DISTRICT COURT OF APPEAL OF THE STATE OF FLORIDA
FOURTH DISTRICT
July Term 2014
JERMAINE SWATTS,
Appellant,
v.
STATE OF FLORIDA,
Appellee.
No. 4D13-891
[August 6, 2014]
Appeal from the Circuit Court for the Seventeenth Judicial Circuit,
Broward County; Barbara McCarthy, Judge; L.T. Case No. 10-4947
CF10A.
Carey Haughwout, Public Defender, and Gary Lee Caldwell, Assistant
Public Defender, West Palm Beach, for appellant.
Pamela Jo Bondi, Attorney General, Tallahassee, and Melynda L.
Melear, Assistant Attorney General, West Palm Beach, for appellee.
PEREZ, GLADYS, Associate Judge.
Defendant was charged with burglary of a dwelling and grand theft.
After a jury trial, the defendant was convicted of trespass of a structure, a
lesser-included offense, and grand theft as charged in the second count.

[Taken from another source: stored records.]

### src/hw/rtl/rrbl_pkg.sv
// shared constants, codes and controller/datapath interface types
package rrbl_pkg;

  localparam int RULE_SLOTS = 64;
  localparam int EP_SLOTS   = 130;
  localparam int RW         = 6;   // rule slot index bits
  localparam int EW         = 8;   // endpoint index / count bits
  localparam int KW         = 32;  // key and bound width
  localparam int VW         = 64;  // rule vector width
  localparam int CW         = 7;   // count width

  localparam logic [CW-1:0] RULE_MAX = 7'd64;

  localparam logic [1:0] ACT_LOAD   = 2'd0;
  localparam logic [1:0] ACT_BUILD  = 2'd1;
  localparam logic [1:0] ACT_LOOKUP = 2'd2;
  localparam logic [1:0] ACT_NONE   = 2'd3;

  localparam logic [1:0] DOM_32 = 2'd0;
  localparam logic [1:0] DOM_8  = 2'd1;

  localparam logic [KW-1:0] DMAX_32 = 32'hFFFF_FFFF;
  localparam logic [KW-1:0] DMAX_8  = 32'd255;
  localparam logic [KW-1:0] DMAX_16 = 32'd65535;

  localparam logic CFG_RULE_COUNT = 1'b0;
  localparam logic CFG_KEY_DOMAIN = 1'b1;

  // endpoint memory read address select
  localparam logic [1:0] EA_I    = 2'd0;
  localparam logic [1:0] EA_I1   = 2'd1;
  localparam logic [1:0] EA_MID  = 2'd2;
  localparam logic [1:0] EA_LOM1 = 2'd3;

  typedef struct packed {
    logic       capture;
    logic       load_wr;
    logic       bld_init;
    logic       pass_init;
    logic       sort_lo;
    logic       sort_hi;
    logic       sort_end;
    logic       r_inc;
    logic       vec_e;
    logic       vec_en;
    logic       vec_cmp;
    logic       vec_wr;
    logic       srch_init;
    logic       srch_mid;
    logic       srch_cmp;
    logic       pick_zero;
    logic       pick;
    logic       count;
    logic       out_load;
    logic       kind_build;
    logic [1:0] ep_sel;
  } cmd_t;

  typedef struct packed {
    logic [1:0] act;
    logic       lt;
    logic       lo_zero;
    logic       n_zero;
    logic       r_last;
    logic       best_ok;
    logic       i_last;
    logic       out_free;
  } sts_t;

endpackage

### src/hw/rtl/rrbl_ctrl.sv
// controller state machine: sequences load, build and lookup
module rrbl_ctrl (
  input  logic             clk,
  input  logic             rst,
  input  logic             in_valid,
  output logic             in_ready,
  input  rrbl_pkg::sts_t   sts,
  output rrbl_pkg::cmd_t   cmd
);

  localparam logic [4:0] S_IDLE  = 5'd0;
  localparam logic [4:0] S_DISP  = 5'd1;
  localparam logic [4:0] S_PASS  = 5'd2;
  localparam logic [4:0] S_SRD   = 5'd3;
  localparam logic [4:0] S_SLO   = 5'd4;
  localparam logic [4:0] S_SHI   = 5'd5;
  localparam logic [4:0] S_SEND  = 5'd6;
  localparam logic [4:0] S_VE    = 5'd7;
  localparam logic [4:0] S_VE2   = 5'd8;
  localparam logic [4:0] S_VE3   = 5'd9;
  localparam logic [4:0] S_VRD   = 5'd10;
  localparam logic [4:0] S_VCMP  = 5'd11;
  localparam logic [4:0] S_VWR   = 5'd12;
  localparam logic [4:0] S_BRES  = 5'd13;
  localparam logic [4:0] S_SRCH  = 5'd14;
  localparam logic [4:0] S_SCMP  = 5'd15;
  localparam logic [4:0] S_FETCH = 5'd16;
  localparam logic [4:0] S_PICK  = 5'd17;
  localparam logic [4:0] S_CNT   = 5'd18;
  localparam logic [4:0] S_LRES  = 5'd19;

  logic [4:0] state;
  logic [4:0] state_next;

  assign in_ready = (state == S_IDLE);

  always_comb begin
    state_next = state;
    cmd        = '0;
    cmd.ep_sel = rrbl_pkg::EA_I;
    case (state)
      S_IDLE: begin
        if (in_valid) begin
          cmd.capture = 1'b1;
          state_next  = S_DISP;
        end
      end
      S_DISP: begin
        case (sts.act)
          rrbl_pkg::ACT_LOAD: begin
            cmd.load_wr = 1'b1;
            state_next  = S_IDLE;
          end
          rrbl_pkg::ACT_BUILD: begin
            cmd.bld_init = 1'b1;
            state_next   = S_PASS;
          end
          rrbl_pkg::ACT_LOOKUP: begin
            cmd.srch_init = 1'b1;
            state_next    = S_SRCH;
          end
          default: state_next = S_IDLE;
        endcase
      end
      // one pass finds the next larger distinct endpoint
      S_PASS: begin
        cmd.pass_init = 1'b1;
        state_next    = sts.n_zero ? S_SEND : S_SRD;
      end
      S_SRD: state_next = S_SLO;
      S_SLO: begin
        cmd.sort_lo = 1'b1;
        state_next  = S_SHI;
      end
      S_SHI: begin
        cmd.sort_hi = 1'b1;
        cmd.r_inc   = 1'b1;
        state_next  = sts.r_last ? S_SEND : S_SRD;
      end
      S_SEND: begin
        cmd.sort_end = 1'b1;
        state_next   = sts.best_ok ? S_PASS : S_VE;
      end
      S_VE: begin
        cmd.ep_sel = rrbl_pkg::EA_I;
        state_next = S_VE2;
      end
      S_VE2: begin
        cmd.vec_e  = 1'b1;
        cmd.ep_sel = rrbl_pkg::EA_I1;
        state_next = S_VE3;
      end
      S_VE3: begin
        cmd.vec_en = 1'b1;
        state_next = sts.n_zero ? S_VWR : S_VRD;
      end
      S_VRD: state_next = S_VCMP;
      S_VCMP: begin
        cmd.vec_cmp = 1'b1;
        cmd.r_inc   = 1'b1;
        state_next  = sts.r_last ? S_VWR : S_VRD;
      end
      S_VWR: begin
        cmd.vec_wr = 1'b1;
        state_next = sts.i_last ? S_BRES : S_VE;
      end
      S_BRES: begin
        if (sts.out_free) begin
          cmd.out_load   = 1'b1;
          cmd.kind_build = 1'b1;
          state_next     = S_IDLE;
        end
      end
      S_SRCH: begin
        cmd.ep_sel = rrbl_pkg::EA_MID;
        if (sts.lt) begin
          cmd.srch_mid = 1'b1;
          state_next   = S_SCMP;
        end else begin
          state_next = S_FETCH;
        end
      end
      S_SCMP: begin
        cmd.srch_cmp = 1'b1;
        state_next   = S_SRCH;
      end
      S_FETCH: begin
        cmd.ep_sel = rrbl_pkg::EA_LOM1;
        if (sts.lo_zero) begin
          cmd.pick_zero = 1'b1;
          state_next    = S_CNT;
        end else begin
          state_next = S_PICK;
        end
      end
      S_PICK: begin
        cmd.pick   = 1'b1;
        state_next = S_CNT;
      end
      S_CNT: begin
        cmd.count  = 1'b1;
        state_next = S_LRES;
      end
      S_LRES: begin
        if (sts.out_free) begin
          cmd.out_load = 1'b1;
          state_next   = S_IDLE;
        end
      end
      default: state_next = S_IDLE;
    endcase
  end

  always_ff @(posedge clk) begin
    if (rst) begin
      state <= S_IDLE;
    end else begin
      state <= state_next;
    end
  end

endmodule
### src/hw/rtl/int128_to_radix_text.sv
// top level: signed 128-bit integer to packed ascii text in radix 2..36
//
//  channel  direction  handshake                  payload
//  in       sink       i_in_valid / o_in_ready    i_value_high, i_value_low, i_radix
//  out      source     o_out_valid / i_out_ready  o_text_chars, o_char_count, o_last
//
// each digit passes through the shared divider: start, 16 steps of 8 bits, done
// each character then passes the digit memory read port (S_RD, then S_WR), and each
// result beat adds an S_OUT state; radix 2 of a 128-bit magnitude is the worst case
// one transaction is in flight at a time; o_in_ready is high only when idle
// a stalled result holds the sequencer; reset is synchronous and needs no clearing pass
module int128_to_radix_text import i2r_pkg::*; #(
    parameter int CHARS_PER_RESULT = 8
) (
    input  logic               i_clk,
    input  logic               i_rst_n,
    input  logic               i_in_valid,
    output logic               o_in_ready,
    input  logic signed [63:0] i_value_high,
    input  logic [63:0]        i_value_low,
    input  logic [5:0]         i_radix,
    output logic               o_out_valid,
    input  logic               i_out_ready,
    output logic [63:0]        o_text_chars,
    output logic [3:0]         o_char_count,
    output logic               o_last
);

    localparam int SLOT_W = 3;
    localparam logic [SLOT_W-1:0] LAST_SLOT = SLOT_W'(CHARS_PER_RESULT - 1);

    t_state               r_state;
    logic [WORD_W-1:0]    r_mag;
    logic [RADIX_W-1:0]   r_radix;
    logic                 r_neg;
    logic [LEN_W-1:0]     r_len;
    logic [LEN_W:0]       r_pos;
    logic [LEN_W:0]       r_total;
    logic [SLOT_W-1:0]    r_slot;
    logic [63:0]          r_beat;
    logic                 r_last;
    logic                 r_div_start;
    logic [7:0]           r_rd_data;
    logic [7:0]           r_text_mem [DIGIT_MAX];

    logic                 div_done;
    logic [WORD_W-1:0]    div_quot;
    logic [RADIX_W-1:0]   div_rem;
    logic [WORD_W-1:0]    in_word;
    logic [RADIX_W-1:0]   in_radix;
    logic [LEN_W:0]       rd_index;
    logic [ADDR_W-1:0]    rd_addr;
    logic [LEN_W-1:0]     len_next;
    logic [LEN_W:0]       pos_next;
    logic [7:0]           cur_char;

    // shared divider
    i2r_div u_div (
        .i_clk       (i_clk),
        .i_rst_n     (i_rst_n),
        .i_start     (r_div_start),
        .i_dividend  (r_mag),
        .i_divisor   (r_radix),
        .o_done      (div_done),
        .o_quotient  (div_quot),
        .o_remainder (div_rem)
    );

    // input conditioning
    assign in_word  = {i_value_high, i_value_low};
    assign in_radix = (i_radix < MIN_RADIX || i_radix > MAX_RADIX) ? DEFAULT_RADIX : i_radix;

    // digits are stored least significant first, read back most significant first
    assign rd_index = {1'b0, r_len} - (LEN_W+1)'(1) - r_pos + {{LEN_W{1'b0}}, r_neg};
    assign rd_addr  = rd_index[ADDR_W-1:0];
    assign len_next = r_len + 1'b1;
    assign pos_next = r_pos + 1'b1;
    assign cur_char = (r_neg && r_pos == '0) ? CHAR_MINUS : r_rd_data;

    // digit memory
    always_ff @(posedge i_clk) begin
        if (r_state == S_DIV && div_done) begin
            r_text_mem[r_len[ADDR_W-1:0]] <= digit_char(div_rem);
        end
        r_rd_data <= r_text_mem[rd_addr];
    end

    // sequencer
    always_ff @(posedge i_clk) begin
        if (!i_rst_n) begin
            r_state     <= S_IDLE;
            r_div_start <= 1'b0;
            r_last      <= 1'b0;
            r_slot      <= '0;
            r_pos       <= '0;
            r_len       <= '0;
        end else begin
            r_div_start <= 1'b0;
            unique case (r_state)
                S_IDLE: begin
                    if (i_in_valid) begin
                        r_neg       <= i_value_high[63];
                        r_mag       <= i_value_high[63] ? (~in_word + 128'd1) : in_word;
                        r_radix     <= in_radix;
                        r_len       <= '0;
                        r_div_start <= 1'b1;
                        r_state     <= S_DIV;
                    end
                end
                S_DIV: begin
                    if (div_done) begin
                        r_len <= len_next;
                        if (div_quot != '0 && len_next < LEN_W'(DIGIT_MAX)) begin
                            r_mag       <= div_quot;
                            r_div_start <= 1'b1;
                        end else begin
                            r_total <= {1'b0, len_next} + {{LEN_W{1'b0}}, r_neg};
                            r_pos   <= '0;
                            r_slot  <= '0;
                            r_beat  <= '0;
                            r_state <= S_RD;
                        end
                    end
                end
                S_RD: begin
                    r_state <= S_WR;
                end
                S_WR: begin
                    r_beat[{r_slot, 3'b000} +: 8] <= cur_char;
                    r_pos <= pos_next;
                    if (r_slot == LAST_SLOT || pos_next == r_total) begin
                        r_last  <= (pos_next == r_total);
                        r_state <= S_OUT;
                    end else begin
                        r_slot  <= r_slot + 1'b1;
                        r_state <= S_RD;
                    end
                end
                S_OUT: begin
                    if (i_out_ready) begin
                        if (r_last) begin
                            r_state <= S_IDLE;
                        end else begin
                            r_slot  <= '0;
                            r_beat  <= '0;
                            r_state <= S_RD;
                        end
                    end
                end
                default: begin
                    r_state <= S_IDLE;
                end
            endcase
        end
    end

    // ports
    assign o_in_ready   = (r_state == S_IDLE);
    assign o_out_valid  = (r_state == S_OUT);
    assign o_text_chars = r_beat;
    assign o_char_count = {1'b0, r_slot} + 4'd1;
    assign o_last       = r_last;

    // checks
    a_count_range: assert property (@(posedge i_clk) disable iff (!i_rst_n)
        o_out_valid |-> (o_char_count != 4'd0 && o_char_count <= 4'(CHARS_PER_RESULT)))
        else $error("result character count out of range");

    a_one_side: assert property (@(posedge i_clk) disable iff (!i_rst_n)
        !(o_in_ready && o_out_valid))
        else $error("input ready while a result is pending");

    a_last_frees: assert property (@(posedge i_clk) disable iff (!i_rst_n)
        (o_out_valid && i_out_ready && o_last) |=> o_in_ready)
        else $error("block not ready after final result transaction");

    a_start_in_div: assert property (@(posedge i_clk) disable iff (!i_rst_n)
        r_div_start |-> (r_state == S_DIV))
        else $error("divider started outside the divide phase");

endmodule
## config.mk

```make
export PLATFORM = sky130hd
export DESIGN_NAME = lli_divider
export DESIGN_NICKNAME = d
export VERILOG_FILES = /design/src/design/lli_divider.sv
export SDC_FILE = /design/constraint.sdc
export NUM_CORES = 1
export LEC_CHECK = 0
export BUFFER_PORTS_ARGS = -buffer_cell sky130_fd_sc_hd__buf_2
export CAP_MARGIN = 20
export CORE_MARGIN = 2
export CORE_UTILIZATION = 50
export DETAILED_ROUTE_END_ITERATION = 16
export PLACE_DENSITY = 0.8
export SLEW_MARGIN = 25
export SYNTH_ARGS = -nofsm -noshare
export SYNTH_HDL_FRONTEND = slang
export SYNTH_SLANG_ARGS = --single-unit
```

## constraint.sdc

```tcl
create_clock -name i_clk -period 3.7 [get_ports i_clk]
set_input_delay 0.74 -clock i_clk [delete_from_list [all_inputs] [get_ports i_clk]]
set_output_delay 0.74 -clock i_clk [all_outputs]
set_load 0.01 [all_outputs]
```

On appeal, defendant raises several issues; however, we write to address
only his contention that he is entitled to reversal of the trespass conviction
because the jury was allowed to consider multiple factual theories where
the information charged only a single count of burglary. We agree with
defendant’s contention, and based upon Perley v. State, 947 So. 2d 672
(Fla. 4th DCA 2007), reverse and remand for a new trial only as to the
trespass. As to all other issues, including defendant’s argument that he
was denied a unanimous verdict as to the grand theft charge, we affirm.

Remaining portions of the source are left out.